Only the lines containing "logical" belong in the answer; find them in the material below.

"""

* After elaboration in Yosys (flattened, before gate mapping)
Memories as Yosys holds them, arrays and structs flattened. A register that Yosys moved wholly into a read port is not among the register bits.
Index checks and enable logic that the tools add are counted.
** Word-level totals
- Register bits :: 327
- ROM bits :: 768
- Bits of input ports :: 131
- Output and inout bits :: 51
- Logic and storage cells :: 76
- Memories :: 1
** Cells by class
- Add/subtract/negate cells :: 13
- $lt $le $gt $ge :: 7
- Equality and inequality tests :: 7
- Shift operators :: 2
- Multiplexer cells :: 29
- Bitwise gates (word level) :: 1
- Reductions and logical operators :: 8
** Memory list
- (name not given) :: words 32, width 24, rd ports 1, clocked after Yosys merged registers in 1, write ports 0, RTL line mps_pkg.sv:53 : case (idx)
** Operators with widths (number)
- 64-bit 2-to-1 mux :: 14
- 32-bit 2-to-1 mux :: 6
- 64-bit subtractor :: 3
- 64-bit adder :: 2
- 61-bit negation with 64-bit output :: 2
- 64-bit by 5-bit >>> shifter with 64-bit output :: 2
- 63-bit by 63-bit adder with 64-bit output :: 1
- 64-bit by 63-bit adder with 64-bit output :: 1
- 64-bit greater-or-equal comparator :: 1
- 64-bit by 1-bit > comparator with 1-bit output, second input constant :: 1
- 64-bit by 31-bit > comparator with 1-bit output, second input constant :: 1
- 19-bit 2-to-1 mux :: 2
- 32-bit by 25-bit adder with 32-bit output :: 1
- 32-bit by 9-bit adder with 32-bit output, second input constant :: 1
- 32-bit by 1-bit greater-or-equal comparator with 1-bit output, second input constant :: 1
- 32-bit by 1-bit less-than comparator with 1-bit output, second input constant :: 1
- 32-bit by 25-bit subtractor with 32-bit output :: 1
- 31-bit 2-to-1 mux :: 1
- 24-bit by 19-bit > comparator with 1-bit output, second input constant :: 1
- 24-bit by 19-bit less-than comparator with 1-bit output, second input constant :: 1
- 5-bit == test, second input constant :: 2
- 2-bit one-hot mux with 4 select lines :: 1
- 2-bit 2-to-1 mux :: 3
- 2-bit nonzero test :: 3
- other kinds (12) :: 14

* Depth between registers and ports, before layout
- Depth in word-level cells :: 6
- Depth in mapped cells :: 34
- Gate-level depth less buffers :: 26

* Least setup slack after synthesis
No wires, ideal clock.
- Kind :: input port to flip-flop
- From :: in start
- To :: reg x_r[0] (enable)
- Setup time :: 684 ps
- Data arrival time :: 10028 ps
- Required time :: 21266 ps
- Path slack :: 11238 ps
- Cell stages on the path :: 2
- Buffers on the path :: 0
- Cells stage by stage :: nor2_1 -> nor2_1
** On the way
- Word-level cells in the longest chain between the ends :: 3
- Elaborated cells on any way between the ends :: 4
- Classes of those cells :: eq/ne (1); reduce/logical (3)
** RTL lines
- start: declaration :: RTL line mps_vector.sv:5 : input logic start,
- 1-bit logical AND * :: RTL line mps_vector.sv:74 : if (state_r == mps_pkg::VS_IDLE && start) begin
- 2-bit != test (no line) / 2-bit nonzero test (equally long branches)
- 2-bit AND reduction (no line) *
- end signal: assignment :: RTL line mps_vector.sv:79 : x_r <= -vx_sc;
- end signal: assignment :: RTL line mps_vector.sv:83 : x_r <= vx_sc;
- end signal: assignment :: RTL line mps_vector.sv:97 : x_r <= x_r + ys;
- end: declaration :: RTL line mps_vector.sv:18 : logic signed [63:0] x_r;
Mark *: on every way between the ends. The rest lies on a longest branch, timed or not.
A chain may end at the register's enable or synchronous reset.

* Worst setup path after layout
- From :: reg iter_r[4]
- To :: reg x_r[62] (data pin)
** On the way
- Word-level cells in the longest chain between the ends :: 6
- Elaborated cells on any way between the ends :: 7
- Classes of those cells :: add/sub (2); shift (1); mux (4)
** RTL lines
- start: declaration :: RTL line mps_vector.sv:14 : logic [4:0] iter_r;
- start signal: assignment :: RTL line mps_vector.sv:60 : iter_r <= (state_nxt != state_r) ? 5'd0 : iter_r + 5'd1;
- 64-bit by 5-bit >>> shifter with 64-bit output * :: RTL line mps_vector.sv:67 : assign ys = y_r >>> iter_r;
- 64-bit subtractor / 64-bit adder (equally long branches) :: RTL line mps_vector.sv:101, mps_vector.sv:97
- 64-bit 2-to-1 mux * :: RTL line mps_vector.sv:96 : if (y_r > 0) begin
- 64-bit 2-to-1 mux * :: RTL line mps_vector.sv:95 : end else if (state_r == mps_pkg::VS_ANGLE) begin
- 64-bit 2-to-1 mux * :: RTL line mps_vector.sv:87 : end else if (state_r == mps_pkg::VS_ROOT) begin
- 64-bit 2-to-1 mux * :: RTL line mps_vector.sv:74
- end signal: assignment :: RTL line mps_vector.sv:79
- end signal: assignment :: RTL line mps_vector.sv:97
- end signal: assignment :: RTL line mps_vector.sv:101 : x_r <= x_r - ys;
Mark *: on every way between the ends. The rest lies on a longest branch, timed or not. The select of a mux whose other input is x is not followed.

"""
"""

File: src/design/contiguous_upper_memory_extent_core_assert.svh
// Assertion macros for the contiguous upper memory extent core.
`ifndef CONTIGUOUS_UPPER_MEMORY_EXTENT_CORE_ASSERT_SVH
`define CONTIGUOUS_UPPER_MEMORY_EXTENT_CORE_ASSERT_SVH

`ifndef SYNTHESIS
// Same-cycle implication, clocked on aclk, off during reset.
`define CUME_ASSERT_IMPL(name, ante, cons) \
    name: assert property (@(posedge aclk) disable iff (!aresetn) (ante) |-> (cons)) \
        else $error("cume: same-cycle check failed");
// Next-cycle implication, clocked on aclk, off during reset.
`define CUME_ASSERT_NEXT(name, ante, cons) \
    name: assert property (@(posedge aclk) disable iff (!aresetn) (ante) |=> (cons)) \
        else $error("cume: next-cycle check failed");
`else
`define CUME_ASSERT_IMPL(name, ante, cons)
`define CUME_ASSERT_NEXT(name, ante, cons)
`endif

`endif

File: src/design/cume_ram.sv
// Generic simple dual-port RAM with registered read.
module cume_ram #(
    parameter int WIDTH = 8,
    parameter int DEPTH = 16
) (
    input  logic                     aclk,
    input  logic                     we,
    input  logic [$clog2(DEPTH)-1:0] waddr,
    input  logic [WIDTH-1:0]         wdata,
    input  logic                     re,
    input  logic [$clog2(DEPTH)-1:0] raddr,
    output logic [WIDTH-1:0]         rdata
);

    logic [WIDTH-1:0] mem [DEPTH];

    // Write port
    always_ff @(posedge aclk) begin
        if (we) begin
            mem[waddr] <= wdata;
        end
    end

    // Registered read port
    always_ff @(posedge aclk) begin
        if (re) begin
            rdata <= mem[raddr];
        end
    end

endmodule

"""

Result of this task:
- Reductions and logical operators :: 8
- Classes of those cells :: eq/ne (1); reduce/logical (3)
- 1-bit logical AND * :: RTL line mps_vector.sv:74 : if (state_r == mps_pkg::VS_IDLE && start) begin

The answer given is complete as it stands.